[不同治疗方式治疗上颌骨成釉细胞瘤:92例回顾性分析]

[Treatment of maxillary ameloblastoma with different modalities: a retrospective analysis of 92 cases].

作者信息

Luo Hao, Yuan Zhuang, Wu Kai-Liu, He Jie, Meng Jian

机构信息

School of Stomatology, Xuzhou Medical University. Xuzhou 221000, Jiangsu Province, China. E-mail:

出版信息

Shanghai Kou Qiang Yi Xue. 2022 Feb;31(1):71-74.

DOI:
Abstract

PURPOSE

To explore the appropriate surgical approach for each type of maxillary ameloblastoma.

METHODS

The clinical data of 92 patients with maxillary ameloblastoma were retrospectively analyzed. All patients were pathologically diagnosed, followed up for 3-8 years after surgery, maxillofacial CT and panoramic images were taken regularly to observe the surgical outcomes. SPSS 22.0 software package was used for data analysis.

RESULTS

The proportion of maxillary ameloblastoma in male and female patients was 3 to 1,with more male patients and the mean age was 45.77 years old. The total recurrence rate of 92 patients was 21.74%, among which unicystic ameloblastoma had no recurrence after different surgical procedures. Among 38 patients with typical maxillary ameloblastoma, 14 underwent curettage, 3 underwent decompression,16 underwent extended resection, 3 underwent subtotal maxillary resection, 1 underwent iliac bone transplantation after subtotal maxillary resection, and 1 underwent reconstruction with anterolateral thigh flap after subtotal maxillary resection. Among them, 18 had recurrence and 5 had canceration. Three patients with extrasseous/peripheral type underwent expanded resection and two underwent curettage,none of them had recurrence. One patient with metastasizing ameloblastoma recurred after extended resection.

CONCLUSIONS

Maxillary ameloblastoma with unicystic type should be completely removed with minimal trauma.

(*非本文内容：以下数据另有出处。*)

$ cat src/rtl/regfile_multiport_pkg.sv
// Shared types for the multiport register file: clear-sequencer state encoding
// and the supported read-port range.
package regfile_multiport_pkg;

   // CLEAR: the array is being zeroed one entry per cycle. RUN: normal operation.
   typedef enum logic {
      ST_CLEAR = 1'b0,
      ST_RUN   = 1'b1
   } rf_state_e;

   localparam int MIN_RD_PORTS = 1;
   localparam int MAX_RD_PORTS = 4;

endpackage

$ cat src/rtl/regfile_multiport_clear_seq.sv
// Clear sequencer: after reset or a clear request, walks every array entry once.
// The state is exported on state_o so the parent and checkers can observe it.
// No handshake is involved: clear_req_i is a level sampled only in RUN.
module regfile_multiport_clear_seq
   import regfile_multiport_pkg::*;
#(
   parameter int ADDR_W = 5
) (
   input  logic              clk,
   input  logic              reset_n,
   input  logic              clear_req_i,
   output logic [ADDR_W-1:0] clr_addr_o,
   output logic              ready_o,
   output rf_state_e         state_o
);

   localparam int DEPTH = 2 ** ADDR_W;
   // One extra counter bit so the terminal value never aliases entry 0.
   localparam logic [ADDR_W:0] LAST_CNT = (ADDR_W + 1)'(DEPTH - 1);

   rf_state_e       state_q, state_d;
   logic [ADDR_W:0] clr_cnt_q, clr_cnt_d;

   // State and counter registers; reset restarts the sweep at entry 0.
   always_ff @(posedge clk) begin
      if (!reset_n) begin
         state_q   <= ST_CLEAR;
         clr_cnt_q <= '0;
      end else begin
         state_q   <= state_d;
         clr_cnt_q <= clr_cnt_d;
      end
   end

   // Next state: sweep to the last entry, then run until a clear request.
   always_comb begin
      state_d   = state_q;
      clr_cnt_d = clr_cnt_q;
      unique case (state_q)
         ST_CLEAR: begin
            if (clr_cnt_q == LAST_CNT) begin
               state_d   = ST_RUN;
               clr_cnt_d = '0;
            end else begin
               clr_cnt_d = clr_cnt_q + 1'b1;
            end
         end
         ST_RUN: begin
            if (clear_req_i) begin
               state_d   = ST_CLEAR;
               clr_cnt_d = '0;
            end
         end
         default: begin
            state_d   = ST_CLEAR;
            clr_cnt_d = '0;
         end
      endcase
   end

   assign clr_addr_o = clr_cnt_q[ADDR_W-1:0];
   assign ready_o    = (state_q == ST_RUN);
   assign state_o    = state_q;

endmodule

$ cat src/rtl/regfile_multiport.sv
// Architectural register file: NUM_RD combinational read ports, one write port,
// hardwired-zero entry 0, write-to-read bypass, read-only entries and a
// sequential clear engine that replaces per-entry reset flops.
module regfile_multiport
   import regfile_multiport_pkg::*;
#(
   parameter int                       DATA_W    = 32,
   parameter int                       ADDR_W    = 5,
   parameter int                       NUM_RD    = 2,
   parameter int                       ZERO_REG  = 1,
   parameter int                       BYPASS_EN = 1,
   parameter logic [(2**ADDR_W)-1:0]   RO_MASK   = 32'h8000_0000,
   parameter logic [DATA_W-1:0]        RO_VALUE  = 32'h0
) (
   input  logic                     clk,
   input  logic                     reset_n,
   input  logic [NUM_RD*ADDR_W-1:0] rd_addr,
   output logic [NUM_RD*DATA_W-1:0] rd_data,
   input  logic                     we,
   input  logic [ADDR_W-1:0]        wr_addr,
   input  logic [DATA_W-1:0]        wr_data,
   output logic                     wr_err,
   input  logic                     clear_req,
   output logic                     ready
);

   localparam int DEPTH = 2 ** ADDR_W;

   logic [DATA_W-1:0] mem_q [DEPTH];
   logic              wr_err_q, wr_err_d;

   rf_state_e         clr_state;
   logic [ADDR_W-1:0] clr_addr;
   logic              clr_ready;
   logic              clr_we;
   logic [DATA_W-1:0] clr_val;

   logic              wr_protected;
   logic              wr_accept;
   logic              arr_we;
   logic [ADDR_W-1:0] arr_addr;
   logic [DATA_W-1:0] arr_data;

   regfile_multiport_clear_seq #(
      .ADDR_W (ADDR_W)
   ) u_clear_seq (
      .clk         (clk),
      .reset_n     (reset_n),
      .clear_req_i (clear_req),
      .clr_addr_o  (clr_addr),
      .ready_o     (clr_ready),
      .state_o     (clr_state)
   );

   // The sweep writes one entry in every CLEAR cycle.
   assign clr_we  = (clr_state == ST_CLEAR);
   assign clr_val = RO_MASK[clr_addr] ? RO_VALUE : '0;
   assign ready   = clr_ready;

   assign wr_protected = ((ZERO_REG != 0) && (wr_addr == '0)) || RO_MASK[wr_addr];
   assign wr_accept    = we && clr_ready && !clear_req && !wr_protected;

   // Single array write port: clear writes and user writes never overlap
   // because user writes need ready, which is low for the whole sweep.
   always_comb begin
      arr_we   = 1'b0;
      arr_addr = wr_addr;
      arr_data = wr_data;
      if (clr_we) begin
         arr_we   = 1'b1;
         arr_addr = clr_addr;
         arr_data = clr_val;
      end else if (wr_accept) begin
         arr_we   = 1'b1;
      end
   end

   // Array storage; deliberately not reset, the clear sweep initialises it.
   always_ff @(posedge clk) begin
      if (arr_we) begin
         mem_q[arr_addr] <= arr_data;
      end
   end

   // Any write attempt that is not accepted is flagged for one cycle.
   always_comb begin
      wr_err_d = we && !wr_accept;
   end

   // Error pulse register, cleared by reset.
   always_ff @(posedge clk) begin
      if (!reset_n) begin
         wr_err_q <= 1'b0;
      end else begin
         wr_err_q <= wr_err_d;
      end
   end

   assign wr_err = wr_err_q;

   for (genvar k = 0; k < NUM_RD; k++) begin : g_rd
      logic [ADDR_W-1:0] addr;
      logic [DATA_W-1:0] data;

      assign addr = rd_addr[k*ADDR_W +: ADDR_W];

      // Read mux: not-ready, then zero entry, then bypass, then array.
      always_comb begin
         data = mem_q[addr];
         if (!clr_ready) begin
            data = '0;
         end else if ((ZERO_REG != 0) && (addr == '0)) begin
            data = '0;
         end else if ((BYPASS_EN != 0) && wr_accept && (wr_addr == addr)) begin
            data = wr_data;
         end
      end

      assign rd_data[k*DATA_W +: DATA_W] = data;
   end

endmodule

The recurrence rate of maxillary ameloblastoma via simple curettage or extended resection is still relatively high, which may be due to the large tumor involvement scope of these patients and the failure of complete tumor removal by curettage. For external/peripheral ameloblastoma and metastatic ameloblastoma, the involved jaw bone should be removed as much as possible to prevent recurrence. For malignant transformation of ameloblastoma, the tumor and jaw bone should be dissected during the operation to reduce recurrence rate. The primary site, cervical lymph nodes and lungs should be closely followed after operation to detect early metastasis.

摘要

目的

探讨上颌骨成釉细胞瘤各类型的合适手术方式。

方法

回顾性分析92例上颌骨成釉细胞瘤患者的临床资料。所有患者均经病理诊断,术后随访3 - 8年,定期拍摄颌面CT及全景片观察手术效果。采用SPSS 22.0软件包进行数据分析。

结果

上颌骨成釉细胞瘤患者男女比例为3∶1,男性患者居多,平均年龄45.77岁。92例患者总复发率为21.74%,其中单囊性成釉细胞瘤经不同手术方式后无复发。38例典型上颌骨成釉细胞瘤患者中,14例行刮除术,3例行减压术,16例行扩大切除术,3例行上颌骨次全切除术,1例上颌骨次全切除术后行髂骨移植,1例上颌骨次全切除术后行股前外侧皮瓣修复。其中18例复发,5例恶变。3例骨外/外周型患者行扩大切除术,2例行刮除术,均无复发。1例转移性成釉细胞瘤患者扩大切除术后复发。

结论

单囊性上颌骨成釉细胞瘤应在创伤最小的情况下完整切除。单纯刮除术或扩大切除术治疗上颌骨成釉细胞瘤的复发率仍相对较高,这可能是由于这些患者肿瘤累及范围大且刮除术未能完全切除肿瘤。对于外周型成釉细胞瘤和转移性成釉细胞瘤,应尽可能切除受累颌骨以防止复发。对于成釉细胞瘤恶变,术中应切除肿瘤及颌骨以降低复发率。术后应密切随访原发部位、颈部淋巴结及肺部,以早期发现转移。